Section 1557 of the Affordable Care Act (the "ACA") extends the reach of federal non-discrimination laws to prohibit discrimination in health care programs on the basis of race, color, national origin, sex, sex stereotypes, gender identity, age, and disability. Health insurers, hospitals, and all other entities receiving federal funds are covered under this new law. Employers that receive federal funding, including educational institutions, are also subject to these requirements. Under this provision, an individual may not "be excluded from participation in, be denied the benefits of, or be subjected to discrimination under, any health program or activity, any part of which is receiving federal financial assistance, including credits, subsidies, or contracts of insurance."
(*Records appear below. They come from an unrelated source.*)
### config.mk
export PLATFORM = sky130hd
export DESIGN_NAME = serial_cfg_loader
export DESIGN_NICKNAME = d
export VERILOG_FILES = /design/src/rtl/cfg_pkg.sv /design/src/rtl/cfg_sync.sv /design/src/rtl/cfg_shift_fsm.sv /design/src/rtl/cfg_chan_latch.sv /design/src/rtl/serial_cfg_loader.sv
export SDC_FILE = /design/constraint.sdc
export NUM_CORES = 1
export LEC_CHECK = 0
export ABC_AREA = 1
export BUFFER_PORTS_ARGS = -buffer_cell sky130_fd_sc_hd__buf_2
export CORE_UTILIZATION = 58
export DETAILED_ROUTE_END_ITERATION = 12
export PLACE_DENSITY = 0.95
export SYNTH_ARGS = -nofsm -noshare
export SYNTH_HDL_FRONTEND = slang
export SYNTH_SLANG_ARGS = --single-unit
### constraint.sdc
create_clock -name clk -period 2.3 [get_ports clk]
set_input_delay 0.115 -clock clk [delete_from_list [all_inputs] [get_ports clk]]
set_output_delay 0.115 -clock clk [all_outputs]
set_load 0.01 [all_outputs]
### src/rtl/cfg_pkg.sv
package cfg_pkg;
    localparam int WORD_W   = 22;
    localparam int CTRL_W   = 2;
    localparam int R_W      = 15;
    localparam int A_W      = 7;
    localparam int N_W      = 11;
    localparam int R_MIN    = 3;
    localparam int N_RST    = 3;
    localparam int R_LSB    = CTRL_W;
    localparam int FLAG_LSB = R_LSB + R_W;
    localparam int A_LSB    = CTRL_W;
    localparam int N_LSB    = A_LSB + A_W;
    localparam int SW_POS   = N_LSB + N_W;
    localparam int PS_POS   = SW_POS + 1;

    localparam logic [1:0] DEST_REF2 = 2'b00;
    localparam logic [1:0] DEST_REF1 = 2'b01;
    localparam logic [1:0] DEST_DIV2 = 2'b10;
    localparam logic [1:0] DEST_DIV1 = 2'b11;

    typedef struct packed {
        logic [R_W-1:0] r;
        logic           fc;
        logic           cmc;
        logic           zc;
        logic           mlo;
        logic           mhi;
    } ref_cfg_t;

    typedef struct packed {
        logic [A_W-1:0] a;
        logic [N_W-1:0] n;
        logic           sw;
        logic           ps;
    } div_cfg_t;

    function automatic logic [1:0] dest_of(input logic [WORD_W-1:0] w);
        return {w[0], w[1]};
    endfunction

    function automatic ref_cfg_t decode_ref(input logic [WORD_W-1:0] w);
        ref_cfg_t f;
        f.r   = w[R_LSB +: R_W];
        f.fc  = w[FLAG_LSB];
        f.cmc = w[FLAG_LSB+1];
        f.zc  = w[FLAG_LSB+2];
        f.mlo = w[FLAG_LSB+3];
        f.mhi = w[FLAG_LSB+4];
        return f;
    endfunction

    function automatic div_cfg_t decode_div(input logic [WORD_W-1:0] w);
        div_cfg_t f;
        f.a  = w[A_LSB +: A_W];
        f.n  = w[N_LSB +: N_W];
        f.sw = w[SW_POS];
        f.ps = w[PS_POS];
        return f;
    endfunction
endpackage

### src/rtl/cfg_sync.sv
module cfg_sync #(
    parameter int WIDTH  = 3,
    parameter int STAGES = 2
) (
    input  logic             clk,
    input  logic             rst_n,
    input  logic [WIDTH-1:0] d_async,
    output logic [WIDTH-1:0] d_sync
);
    logic [WIDTH-1:0] stage_q [STAGES];

    generate
        for (genvar s = 0; s < STAGES; s++) begin : g_stage
            always_ff @(posedge clk or negedge rst_n) begin
                if (!rst_n) begin
                    stage_q[s] <= '0;
                end else if (s == 0) begin
                    stage_q[s] <= d_async;
                end else begin
                    stage_q[s] <= stage_q[(s == 0) ? 0 : s-1];
                end
            end
        end
    endgenerate

    assign d_sync = stage_q[STAGES-1];
endmodule

### src/rtl/cfg_shift_fsm.sv
module cfg_shift_fsm
    import cfg_pkg::*;
(
    input  logic              clk,
    input  logic              rst_n,
    input  logic              sclk_s,
    input  logic              sdat_s,
    input  logic              le_s,
    output logic              load_stb,
    output logic [WORD_W-1:0] word
);
    typedef enum logic [1:0] {ST_SHIFT, ST_LOAD, ST_HOLD} st_e;

    st_e               state_q, state_d;
    logic              sclk_d, le_d;
    logic              sclk_rise, le_rise, le_fall;
    logic [WORD_W-1:0] shreg_q;

    always_ff @(posedge clk or negedge rst_n) begin
        if (!rst_n) begin
            sclk_d <= 1'b0;
            le_d   <= 1'b0;
        end else begin
            sclk_d <= sclk_s;
            le_d   <= le_s;
        end
    end

    assign sclk_rise = sclk_s & ~sclk_d;
    assign le_rise   = le_s & ~le_d;
    assign le_fall   = ~le_s & le_d;

    always_comb begin
        state_d = state_q;
        unique case (state_q)
            ST_SHIFT: if (le_rise) state_d = ST_LOAD;
            ST_LOAD:  state_d = ST_HOLD;
            ST_HOLD:  if (le_fall || !le_s) state_d = ST_SHIFT;
            default:  state_d = ST_SHIFT;
        endcase
    end

    always_ff @(posedge clk or negedge rst_n) begin
        if (!rst_n) state_q <= ST_SHIFT;
        else        state_q <= state_d;
    end

    always_ff @(posedge clk or negedge rst_n) begin
        if (!rst_n) begin
            shreg_q <= '0;
        end else if (state_q == ST_SHIFT && sclk_rise && !le_rise) begin
            shreg_q <= {shreg_q[WORD_W-2:0], sdat_s};
        end
    end

    assign load_stb = (state_q == ST_LOAD);
    assign word     = shreg_q;

    AST_LOAD_SINGLE: assert property (@(posedge clk) disable iff (!rst_n)
        state_q == ST_LOAD |=> state_q == ST_HOLD);
    AST_HOLD_FREEZE: assert property (@(posedge clk) disable iff (!rst_n)
        state_q == ST_HOLD |=> $stable(shreg_q));
    AST_SHIFT_STEP: assert property (@(posedge clk) disable iff (!rst_n)
        (state_q == ST_SHIFT && sclk_rise && !le_rise)
        |=> shreg_q == {$past(shreg_q[WORD_W-2:0]), $past(sdat_s)});
endmodule

### src/rtl/cfg_chan_latch.sv
module cfg_chan_latch
    import cfg_pkg::*;
#(
    parameter logic [1:0] REF_CODE = DEST_REF1,
    parameter logic [1:0] DIV_CODE = DEST_DIV1
) (
    input  logic              clk,
    input  logic              rst_n,
    input  logic              load_stb,
    input  logic [WORD_W-1:0] word,
    output ref_cfg_t          ref_q,
    output div_cfg_t          div_q
);
    ref_cfg_t ref_next;
    div_cfg_t div_next;
    logic     hit_ref, hit_div, ratio_ok;

    assign ref_next = decode_ref(word);
    assign div_next = decode_div(word);
    assign hit_ref  = load_stb && (dest_of(word) == REF_CODE);
    assign hit_div  = load_stb && (dest_of(word) == DIV_CODE);
    assign ratio_ok = (ref_next.r >= R_W'(R_MIN));

    always_ff @(posedge clk or negedge rst_n) begin
        if (!rst_n) begin
            ref_q <= '{r: R_W'(R_MIN), fc: 1'b0, cmc: 1'b0, zc: 1'b0, mlo: 1'b0, mhi: 1'b0};
        end else if (hit_ref && ratio_ok) begin
            ref_q <= ref_next;
        end
    end

    always_ff @(posedge clk or negedge rst_n) begin
        if (!rst_n) begin
            div_q <= '{a: '0, n: N_W'(N_RST), sw: 1'b0, ps: 1'b1};
        end else if (hit_div) begin
            div_q <= div_next;
        end
    end

    AST_REF_FLOOR: assert property (@(posedge clk) disable iff (!rst_n)
        ref_q.r >= R_W'(R_MIN));
    AST_REF_REJECT: assert property (@(posedge clk) disable iff (!rst_n)
        (load_stb && dest_of(word) == REF_CODE && decode_ref(word).r < R_W'(R_MIN))
        |=> $stable(ref_q));
    AST_REF_QUIET: assert property (@(posedge clk) disable iff (!rst_n)
        !(load_stb && dest_of(word) == REF_CODE) |=> $stable(ref_q));
    AST_DIV_TAKE: assert property (@(posedge clk) disable iff (!rst_n)
        (load_stb && dest_of(word) == DIV_CODE) |=> div_q == $past(decode_div(word)));
endmodule

### src/rtl/serial_cfg_loader.sv
module serial_cfg_loader
    import cfg_pkg::*;
#(
    parameter int SYNC_STAGES = 2
) (
    input  logic           clk,
    input  logic           rst_n,
    input  logic           ser_clk,
    input  logic           ser_dat,
    input  logic           ser_le,
    output logic [14:0]    ch1_ref_ratio,
    output logic           ch1_pd_pol,
    output logic           ch1_cp_boost,
    output logic           ch1_cp_tri,
    output logic           ch1_mon_lo,
    output logic           ch1_mon_hi,
    output logic [6:0]     ch1_swallow,
    output logic [10:0]    ch1_main_cnt,
    output logic           ch1_pre_mode,
    output logic           ch1_pwr_save,
    output logic [14:0]    ch2_ref_ratio,
    output logic           ch2_pd_pol,
    output logic           ch2_cp_boost,
    output logic           ch2_cp_tri,
    output logic           ch2_mon_lo,
    output logic           ch2_mon_hi,
    output logic [6:0]     ch2_swallow,
    output logic [10:0]    ch2_main_cnt,
    output logic           ch2_pre_mode,
    output logic           ch2_pwr_save
);
    localparam int NCH = 2;

    logic [2:0]        pins_s;
    logic              load_stb;
    logic [WORD_W-1:0] word;
    ref_cfg_t          ref_q [NCH];
    div_cfg_t          div_q [NCH];

    cfg_sync #(.WIDTH(3), .STAGES(SYNC_STAGES)) u_sync (
        .clk     (clk),
        .rst_n   (rst_n),
        .d_async ({ser_le, ser_dat, ser_clk}),
        .d_sync  (pins_s)
    );

    cfg_shift_fsm u_fsm (
        .clk      (clk),
        .rst_n    (rst_n),
        .sclk_s   (pins_s[0]),
        .sdat_s   (pins_s[1]),
        .le_s     (pins_s[2]),
        .load_stb (load_stb),
        .word     (word)
    );

    generate
        for (genvar c = 0; c < NCH; c++) begin : g_ch
            cfg_chan_latch #(
                .REF_CODE((c == 0) ? DEST_REF1 : DEST_REF2),
                .DIV_CODE((c == 0) ? DEST_DIV1 : DEST_DIV2)
            ) u_latch (
                .clk      (clk),
                .rst_n    (rst_n),
                .load_stb (load_stb),
                .word     (word),
                .ref_q    (ref_q[c]),
                .div_q    (div_q[c])
            );
        end
    endgenerate

    assign {ch1_ref_ratio, ch1_pd_pol, ch1_cp_boost, ch1_cp_tri, ch1_mon_lo, ch1_mon_hi} = ref_q[0];
    assign {ch2_ref_ratio, ch2_pd_pol, ch2_cp_boost, ch2_cp_tri, ch2_mon_lo, ch2_mon_hi} = ref_q[1];
    assign {ch1_swallow, ch1_main_cnt, ch1_pre_mode, ch1_pwr_save} = div_q[0];
    assign {ch2_swallow, ch2_main_cnt, ch2_pre_mode, ch2_pwr_save} = div_q[1];

    AST_ONE_TARGET: assert property (@(posedge clk) disable iff (!rst_n)
        $countones({$changed(ref_q[0]), $changed(ref_q[1]),
                    $changed(div_q[0]), $changed(div_q[1])}) <= 1);
endmodule

Word level (Yosys, flattened, before mapping)
Index checks and enable logic that the tools add are counted.
Widths: inputs -> output; s select.
{ "classes": {"order_cmp": 1, "n_eq_ne": 7, "muxes": 3, "n_bitwise": 6, "reduce_logical": 14} }
{ "ops": {"columns": ["op", "count"], "rows": [
  ["$ge 15x2->1 const B", 1],
  ["$logic_and 1x1->1", 8],
  ["$eq 2x2->1 const B", 3],
  ["$pmux 2 s3", 1],
  ["$eq 2x1->1 const B", 2],
  ["$logic_not 2->1", 2],
  ["$mux 2", 2],
  ["$ne 2x1->1 const B", 2],
  ["$and 1x1->1", 3],
  ["$not 1->1", 3],
  ["$logic_not 1->1", 2],
  ["$reduce_and 2->1", 1],
  ["$logic_or 1x1->1", 1]
]} }
{ "word_totals": {"ff_bits": 112, "input_bits": 5, "out_inout_bits": 80, "word_cells": 57} }

Longest topological paths before layout
Gate-level depths: netlist (run 1).
{ "depth": {"ltp_word": 5, "depth_mapped": 8, "ltp_nobuf": 7} }

Hierarchy
From an unflattened synthesis (run 1), not the netlist that was laid out.
{ "unflattened": {"cells_unflattened": 456, "hier_area_um2": 4576.9} }
{ "by_module_without_submodules": {"columns": ["module", "instances", "cells_each", "area_per_inst_um2", "seq_area_each_um2"], "rows": [
  ["cfg_chan_latch (g_ch[0].u_latch)", 1, 150, 1701.6, 1007.2],
  ["cfg_chan_latch (g_ch[1].u_latch)", 1, 186, 1631.6, 1007.2],
  ["cfg_shift_fsm", 1, 111, 1071.0, 650.6],
  ["cfg_sync", 1, 9, 172.7, 150.1]
]} }

Worst setup path before layout (run 1)
OpenSTA, ideal clock, no wires.
{ "synth_path": {"path_kind": "reg-to-reg", "from": "register u_fsm.state_q[0]", "to": "register u_fsm.shreg_q[12], in the netlist u_fsm.word[12]", "setup_ns": 0.130, "t_arrival_ns": 1.023, "required_ns": 2.170, "path_slack_ns": 1.147, "stages_incl_launch_ff": 6, "n_path_buf": 1, "period_less_slack_ns": 1.153, "cell_sequence": "dfrtp_1 nor2_1 nand4_2 clkbuf_1 nand2_1 o21ai_0"} }
{ "synth_via": {"elab_chain_cells": 3} }
{ "synth_rtl": {"columns": ["element", "line", "text"], "rows": [
  ["start, declared", "cfg_shift_fsm.sv:14", "st_e state_q, state_d;"],
  ["start signal, assigned", "cfg_shift_fsm.sv:45", "else state_q <= state_d;"],
  ["$logic_not 2->1", "cfg_shift_fsm.sv:51", "end else if (state_q == ST_SHIFT && sclk_rise && !le_rise) begin"],
  ["$logic_and 1x1->1 (2 in series)", "cfg_shift_fsm.sv:51", null],
  ["end signal, assigned", "cfg_shift_fsm.sv:52", "shreg_q <= {shreg_q[WORD_W-2:0], sdat_s};"],
  ["end, declared", "cfg_shift_fsm.sv:17", "logic [WORD_W-1:0] shreg_q;"]
]} }
Every way passes these cells.
A chain may end at the register's enable or synchronous reset.

Worst setup path in the final report (run 1)
{ "layout_path": {"from": "register u_fsm.shreg_q[15], in the netlist u_fsm.word[15]", "to": "register g_ch[1].u_latch.ref_q[17] (netlist name)"} }
{ "layout_via": {"elab_chain_cells": 2} }
{ "layout_rtl": {"columns": ["element", "line", "text"], "rows": [
  ["$ge 15x2->1", "cfg_chan_latch.sv:22", "assign ratio_ok = (ref_next.r >= R_W'(R_MIN));"],
  ["$logic_and 1x1->1", "cfg_chan_latch.sv:27", "end else if (hit_ref && ratio_ok) begin"]
]} }
Every way passes these cells.

==> flow_metrics.tcl, run 1 <==
set metrics [dict create \
    row_count 30 \
    yosysWarningCount 0 \
    viasPerCell 5.42 \
    rsz0062_at_grt "false" \
    multi_input_area_mm2 0.00117 \
    wl_per_cell_um 14.7 \
    fillCellCount 513 \
    dr_total_vias 3351 \
    synth-seq-cells 112 \
    clock.fmax_mhz 546 \
    portBuffers 84 \
    cts_buffer_depth 2 \
    timing.final.crit_share_pct 79.6 \
    syn2layout_area_growth_pct 18.2 \
    syn_inst 432 \
    wl_met1_mm 3.99 \
    die-width_um 87.2 \
    syn_area_mm2 0.00421 \
    async_flop_share_pct 100 \
    worstReg2RegStart "u_fsm.word[15]$_DFFE_PN0P_" \
    start_util_pct 60.9 \
    grt.total_usage_pct 25.8 \
    dpl_worst_slack_ns 0.489 \
    dr_wl_met3_um 457 \
    drv_slew 0 \
    detail-route-antenna-nets 0 \
    dpl_cell_area_mm2 0.00471 \
    numCtsBuffers 9 \
    setup-tns-final_ns 0 \
    hpwl_mm 6.40 \
    synth_cell_type_count 14 \
    drt_pre_antenna_iters 5 \
    final_cell_area_mm2 0.00497 \
    setup_ws_ns 0.469 \
    die_area_mm2 0.00760 \
    avgSynthCellArea_um2 9.74 \
    grt-ovfl-total 0 \
    yosysMostFrequentCell "nand2_1" \
    skew_ns 0.0114 \
    clk_latency_ns 0.37 \
    p_per_area_mw_per_mm2 961 \
    grt_max_degree 58 \
    synth_edf_count 0 \
    topRoutingLayerUsed "met4" \
    tritoncts "done" \
    htreeDepth 3 \
    fin_nets 522 \
    ir_drop_v 0.000679 \
    synth.top_cell.area_share_pct 60.7 \
    endpoint_kind "register" \
    crit_type "reg2reg" \
    cap_violations 0 \
    cp.arrival_ns 2.14 \
    synthesis.nets 437 \
    cts-root-buf "clkbuf_8" \
    core_mm2 0.00691 \
    drt_iter0_drc 253 \
    die_h_um 87.2 \
    synth_area_leader_cell "dfrtp_1" \
    fin_cells 618 \
    dr_wl_met2_mm 4.46 \
    wl_mm 9.09 \
    slew_headroom_pct 52.1 \
    layout.area.seq_mm2 0.00282 \
    synth-seq-area-share_pct 66.9 \
    drive_gt1_share_pct 23.4 \
    grt_pass1_wl_mm 14.7 \
    status "finished, final reports clean" \
    grt_pass1_vias 3049 \
    synth.area.top_cells "dfrtp_1 (61%), nand2_1 (13%), o21ai_0 (7.4%)" \
    boundaryPins 85 \
    worst_hold_slack_ns 0.335 \
    antenna_found_initial 0 \
    utilization_pct 72.0 \
    clk_pin_slew_ns 0.10 \
    ys.flop_type "dfrtp_1" \
    required_ns 2.61 \
    finalHoldViolations 0 \
    cts_resized 0 \
    cp-startpoint "u_fsm.word[15]$_DFFE_PN0P_" \
    drc 0 \
    crit_fanout 22 \
    tightest_slew_ns 0.719 \
    power_mw 4.78 \
    p_leak_nw 2.71 \
    cts_sinks 112 \
    period_minus_slack_ns 1.83 \
    n_antenna_cell 0 \
    worst_setup_path_start_kind "register" \
    place_congestion 0.797 \
    hold_class "in2async" \
    yosys-top-cells-count "nand2_1 (151), dfrtp_1 (102), o21ai_0 (62)" \
    setup_viol 0 \
    dpl.cell_count 598 \
]
==> sequential cells by signal (all words and copies together) (netlist names) <==
| signal | flops |
|---|---|
| u_sync.d_sync | 3 |
| u_fsm.le_d | 1 |
| u_sync.stage_q | 3 |
| g_ch.u_latch.div_q | 40 |
| u_fsm.word | 22 |
| g_ch.u_latch.ref_q | 40 |
| u_fsm.sclk_d | 1 |
| u_fsm.state_q | 2 |
==> cell families after synthesis <==
family,synth area share (%)
AO/OA/AOI/OAI,7.49
flip-flops,66.9
buffers and inverters,5.32
AND/OR/NAND/NOR,20.3
==> final timing paths <==
path / cells past startpoint / end / slack [ns]
worst min register to register: 0 / u_sync.d_sync[2]$_DFF_PN0_ / 0.36
min in group clk: 0 / u_sync.d_sync[2]$_DFF_PN0_ / 0.36
max in group asynchronous: 3 / g_ch[1].u_latch.div_q[3]$_DFFE_PN1P_ / 1.19
worst max register to register: 8 / g_ch[1].u_latch.ref_q[17]$_DFFE_PN0P_ / 0.47
worst min-delay path: 2 / g_ch[0].u_latch.div_q[7]$_DFFE_PN0P_ / 0.33
worst max-delay path: 8 / g_ch[1].u_latch.ref_q[17]$_DFFE_PN0P_ / 0.47
==> worst max-delay path, cell delays in order (launching register included) <==
cell and delay [ns]:
dfrtp_1 0.43, inv_1 0.13, nand3_1 0.10, nor2_1 0.09
nand2_1 0.08, buf_4 0.20, nand2_1 0.49, nand2_1 0.15
nand2_1 0.09
==> layout by cell type (no fill, tap or decap) <==
cell type / synthesis / routed
nor3_1: 1 / 1
inv_1: 26 / 26
nand2_1: 151 / 151
clkbuf_8: 0 / 10
buf_4: 4 / 10
inv_6: 0 / 1
nor2_1: 9 / 9
a21oi_1: 1 / 1
clkbuf_1: 3 / 1
buf_2: 17 / 83
bufinv_16: 0 / 2
nand3_1: 43 / 43
dfstp_2: 10 / 10
buf_12: 0 / 1
nand4_2: 1 / 1
dlygate4sd3_1: 0 / 4
nor3_2: 2 / 2
o21ai_0: 62 / 62
dfrtp_1: 102 / 102
clkinv_2: 0 / 2
==> routing by layer <==
| layer | vias to the layer above | track usage [%] |
|---|---|---|
| met5 | - | 0 |
| met4 | 0 | 9.84 |
| met3 | 21 | 4.45 |
| met2 | 131 | 39.8 |
| met1 | 1648 | 37.2 |
| li1 | 1551 | - |
==> layout make-up <==
type                            count  share of cell area (%)
Clock buffer                       11                    2.84
Clock inverter                      5                    1.59
Inverter                           26                    1.96
Multi-Input combinational cell    270                    23.5
Sequential cell                   112                    56.6
Tap cell                           96                    2.42
Timing Repair Buffer               98                    11.1
==> power by group <==
part | internal, mW | switching (mW) | leakage, nW | total, mW
Combinational | 0.349 | 0.711 | 1.10 | 1.06
Clock | 0.644 | 0.625 | 0.114 | 1.27
Sequential | 2.23 | 0.213 | 1.49 | 2.45
Total | 3.23 | 1.55 | 2.71 | 4.78
==> what timing repair did <==
action                    CTS  global route
buffers inserted            0             0
hold endpoints to repair   54             0
hold buffers                4             0
Note: power is estimated with default switching activity, not from simulation.
==> run 2: changes to the inputs <==
--- a/config.mk
+++ b/config.mk
@@ -7,9 +7,9 @@
 export LEC_CHECK = 0
 export ABC_AREA = 1
 export BUFFER_PORTS_ARGS = -buffer_cell sky130_fd_sc_hd__buf_2
-export CORE_UTILIZATION = 58
+export CORE_UTILIZATION = 54
 export DETAILED_ROUTE_END_ITERATION = 12
-export PLACE_DENSITY = 0.95
+export PLACE_DENSITY = 0.9
 export SYNTH_ARGS = -nofsm -noshare
 export SYNTH_HDL_FRONTEND = slang
 export SYNTH_SLANG_ARGS = --single-unit
==> constraint.sdc (replaced) <==
create_clock -name clk -period 1.8 [get_ports clk]
set_input_delay 0.09 -clock clk [delete_from_list [all_inputs] [get_ports clk]]
set_output_delay 0.09 -clock clk [all_outputs]
set_load 0.01 [all_outputs]
==> run 2 against run 1 <==
Net effect:
- final area about the same
- largest cell class unchanged
- critical path type unchanged
- combinational power up 26%
- count of clock-buffer cells in the layout down 2
- worst hold slack worse by 0.17 ns
- clock skew about the same
- maximum frequency up 23%
- critical path depth down 1
- highest routed layer unchanged
- non-clock buffer count up 1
The most visible impact of this new regulation will likely be its broad prohibition on sex discrimination. The ACA's prohibitions on sex discrimination includes, but are not limited to, discrimination based on pregnancy, pregnancy-related conditions, marital or familial status, gender identity, and sex-stereotyping. Claims and litigation may also arise based on sex discrimination related to dependent coverage, particularly since the ACA extends required coverage to dependents up to the age of 26.

The Department of Health and Human Services' Office for Civil Rights ("OCR") has jurisdiction to oversee and enforce Section 1557. Individuals may also file lawsuits seeking damages for discrimination. To date, at least five complaints have been filed with the OCR alleging sex discrimination under Section 1557 based on private and public employers' exclusion of pregnancy coverage from the health insurance benefits provided to their employees' dependent children.

Insurers, hospitals, and employers subject to this new rule should take steps to ensure that their health care policies and procedures do not create exposure from discrimination claims. This includes compliance with key ACA requirements, such as including contraceptive and maternity care coverage as part of insurance plans and providing protections for female employees who are pregnant or nursing.